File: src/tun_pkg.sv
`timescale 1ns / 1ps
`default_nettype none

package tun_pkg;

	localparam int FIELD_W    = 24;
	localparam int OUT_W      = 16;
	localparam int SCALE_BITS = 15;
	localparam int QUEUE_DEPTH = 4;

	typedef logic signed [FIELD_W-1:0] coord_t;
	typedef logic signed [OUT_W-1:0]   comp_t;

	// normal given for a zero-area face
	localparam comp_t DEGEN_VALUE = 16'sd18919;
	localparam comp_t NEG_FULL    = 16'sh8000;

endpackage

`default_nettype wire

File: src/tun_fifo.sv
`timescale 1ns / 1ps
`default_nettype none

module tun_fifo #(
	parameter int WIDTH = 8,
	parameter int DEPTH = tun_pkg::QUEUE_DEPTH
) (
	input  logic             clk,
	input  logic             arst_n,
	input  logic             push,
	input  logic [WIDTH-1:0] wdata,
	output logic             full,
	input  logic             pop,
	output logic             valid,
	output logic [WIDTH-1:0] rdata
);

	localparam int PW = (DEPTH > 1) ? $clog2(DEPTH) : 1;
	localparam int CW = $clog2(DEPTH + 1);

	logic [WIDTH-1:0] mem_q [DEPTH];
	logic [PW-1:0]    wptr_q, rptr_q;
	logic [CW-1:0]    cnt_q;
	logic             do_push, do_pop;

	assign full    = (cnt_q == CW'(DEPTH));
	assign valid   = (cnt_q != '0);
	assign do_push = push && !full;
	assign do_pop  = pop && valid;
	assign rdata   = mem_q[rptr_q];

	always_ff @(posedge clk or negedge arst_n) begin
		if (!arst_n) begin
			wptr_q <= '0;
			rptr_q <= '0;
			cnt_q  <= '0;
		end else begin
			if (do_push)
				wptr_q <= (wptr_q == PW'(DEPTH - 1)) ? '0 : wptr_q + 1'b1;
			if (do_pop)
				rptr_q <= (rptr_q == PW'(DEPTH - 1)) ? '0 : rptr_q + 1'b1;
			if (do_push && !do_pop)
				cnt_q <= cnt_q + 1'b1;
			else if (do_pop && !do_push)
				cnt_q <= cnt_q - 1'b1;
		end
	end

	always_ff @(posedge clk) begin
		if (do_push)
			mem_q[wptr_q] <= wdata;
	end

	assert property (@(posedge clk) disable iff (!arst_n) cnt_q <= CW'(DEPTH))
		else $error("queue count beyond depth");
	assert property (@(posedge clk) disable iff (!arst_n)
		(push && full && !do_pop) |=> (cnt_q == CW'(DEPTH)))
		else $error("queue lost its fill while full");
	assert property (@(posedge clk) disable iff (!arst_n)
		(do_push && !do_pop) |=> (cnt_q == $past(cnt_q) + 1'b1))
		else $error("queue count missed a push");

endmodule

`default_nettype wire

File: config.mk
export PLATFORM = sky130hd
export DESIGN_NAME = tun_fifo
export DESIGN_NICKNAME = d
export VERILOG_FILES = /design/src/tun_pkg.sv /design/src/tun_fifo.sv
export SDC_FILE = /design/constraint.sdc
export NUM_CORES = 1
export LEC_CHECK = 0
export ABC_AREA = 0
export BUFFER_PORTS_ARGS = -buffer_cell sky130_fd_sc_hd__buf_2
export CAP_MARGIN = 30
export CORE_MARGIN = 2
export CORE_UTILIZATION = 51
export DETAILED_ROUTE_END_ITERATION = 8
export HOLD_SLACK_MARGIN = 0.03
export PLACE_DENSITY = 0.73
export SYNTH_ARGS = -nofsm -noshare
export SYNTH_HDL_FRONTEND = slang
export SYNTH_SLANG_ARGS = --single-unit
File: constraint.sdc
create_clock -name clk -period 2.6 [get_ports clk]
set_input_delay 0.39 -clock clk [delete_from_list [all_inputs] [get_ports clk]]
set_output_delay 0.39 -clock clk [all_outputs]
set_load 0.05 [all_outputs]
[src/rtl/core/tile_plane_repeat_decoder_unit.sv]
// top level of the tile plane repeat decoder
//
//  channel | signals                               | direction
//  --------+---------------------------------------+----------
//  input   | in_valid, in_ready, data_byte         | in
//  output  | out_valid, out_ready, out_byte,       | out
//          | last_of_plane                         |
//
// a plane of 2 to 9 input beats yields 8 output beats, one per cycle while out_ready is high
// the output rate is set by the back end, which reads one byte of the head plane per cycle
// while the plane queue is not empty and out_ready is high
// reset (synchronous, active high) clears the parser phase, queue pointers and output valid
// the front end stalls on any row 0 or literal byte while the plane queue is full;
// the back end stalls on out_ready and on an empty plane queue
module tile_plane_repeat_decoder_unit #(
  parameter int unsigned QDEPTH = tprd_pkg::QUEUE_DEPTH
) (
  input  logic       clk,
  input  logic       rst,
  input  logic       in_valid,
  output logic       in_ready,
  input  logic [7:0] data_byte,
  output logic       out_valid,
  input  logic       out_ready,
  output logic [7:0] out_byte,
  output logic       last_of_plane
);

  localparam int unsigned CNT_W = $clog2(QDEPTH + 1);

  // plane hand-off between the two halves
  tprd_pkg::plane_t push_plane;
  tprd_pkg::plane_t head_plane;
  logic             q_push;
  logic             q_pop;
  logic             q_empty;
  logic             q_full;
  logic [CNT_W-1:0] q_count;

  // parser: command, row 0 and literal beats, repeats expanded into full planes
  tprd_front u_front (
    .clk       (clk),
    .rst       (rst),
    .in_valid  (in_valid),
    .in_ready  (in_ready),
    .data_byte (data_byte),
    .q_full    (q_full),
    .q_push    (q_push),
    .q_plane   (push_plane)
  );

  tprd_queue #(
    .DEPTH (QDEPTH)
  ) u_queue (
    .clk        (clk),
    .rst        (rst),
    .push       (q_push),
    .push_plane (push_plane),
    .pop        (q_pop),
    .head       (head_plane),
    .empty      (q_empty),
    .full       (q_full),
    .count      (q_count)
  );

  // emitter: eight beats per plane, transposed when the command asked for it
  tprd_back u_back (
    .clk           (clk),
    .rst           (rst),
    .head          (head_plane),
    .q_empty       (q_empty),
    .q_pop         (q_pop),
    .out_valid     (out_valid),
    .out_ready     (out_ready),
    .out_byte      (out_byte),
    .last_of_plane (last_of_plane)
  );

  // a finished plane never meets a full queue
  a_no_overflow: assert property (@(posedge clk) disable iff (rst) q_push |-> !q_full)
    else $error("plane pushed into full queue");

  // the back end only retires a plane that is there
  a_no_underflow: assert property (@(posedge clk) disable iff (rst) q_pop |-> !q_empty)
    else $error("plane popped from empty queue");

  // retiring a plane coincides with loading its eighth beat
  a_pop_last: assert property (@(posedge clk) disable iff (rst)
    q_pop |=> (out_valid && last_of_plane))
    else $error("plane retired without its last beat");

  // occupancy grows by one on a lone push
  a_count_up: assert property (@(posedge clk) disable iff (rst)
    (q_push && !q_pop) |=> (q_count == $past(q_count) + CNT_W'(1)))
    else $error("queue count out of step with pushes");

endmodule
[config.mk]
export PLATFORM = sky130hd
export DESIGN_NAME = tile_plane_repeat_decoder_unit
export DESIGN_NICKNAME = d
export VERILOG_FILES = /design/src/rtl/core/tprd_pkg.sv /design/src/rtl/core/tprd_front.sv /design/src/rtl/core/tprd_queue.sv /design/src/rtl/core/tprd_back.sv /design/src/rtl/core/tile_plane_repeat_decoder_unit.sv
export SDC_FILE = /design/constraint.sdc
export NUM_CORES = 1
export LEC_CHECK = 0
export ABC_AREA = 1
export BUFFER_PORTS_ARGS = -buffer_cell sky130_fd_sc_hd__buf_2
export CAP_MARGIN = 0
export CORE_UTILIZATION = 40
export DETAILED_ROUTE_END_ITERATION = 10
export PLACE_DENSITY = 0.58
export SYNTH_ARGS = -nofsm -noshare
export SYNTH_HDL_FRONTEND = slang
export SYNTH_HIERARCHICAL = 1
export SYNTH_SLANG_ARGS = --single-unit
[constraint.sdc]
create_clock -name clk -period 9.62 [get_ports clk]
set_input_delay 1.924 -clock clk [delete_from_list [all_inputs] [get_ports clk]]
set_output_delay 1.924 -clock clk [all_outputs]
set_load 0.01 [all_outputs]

• REQUIRED WORK
Please output the line that contains "export DETAILED_ROUTE_END_ITERATION = 10" and every line after it in the entries above, exactly, and nothing more.

• RESULT OF THE EXERCISE
export DETAILED_ROUTE_END_ITERATION = 10
export PLACE_DENSITY = 0.58
export SYNTH_ARGS = -nofsm -noshare
export SYNTH_HDL_FRONTEND = slang
export SYNTH_HIERARCHICAL = 1
export SYNTH_SLANG_ARGS = --single-unit
[constraint.sdc]
create_clock -name clk -period 9.62 [get_ports clk]
set_input_delay 1.924 -clock clk [delete_from_list [all_inputs] [get_ports clk]]
set_output_delay 1.924 -clock clk [all_outputs]
set_load 0.01 [all_outputs]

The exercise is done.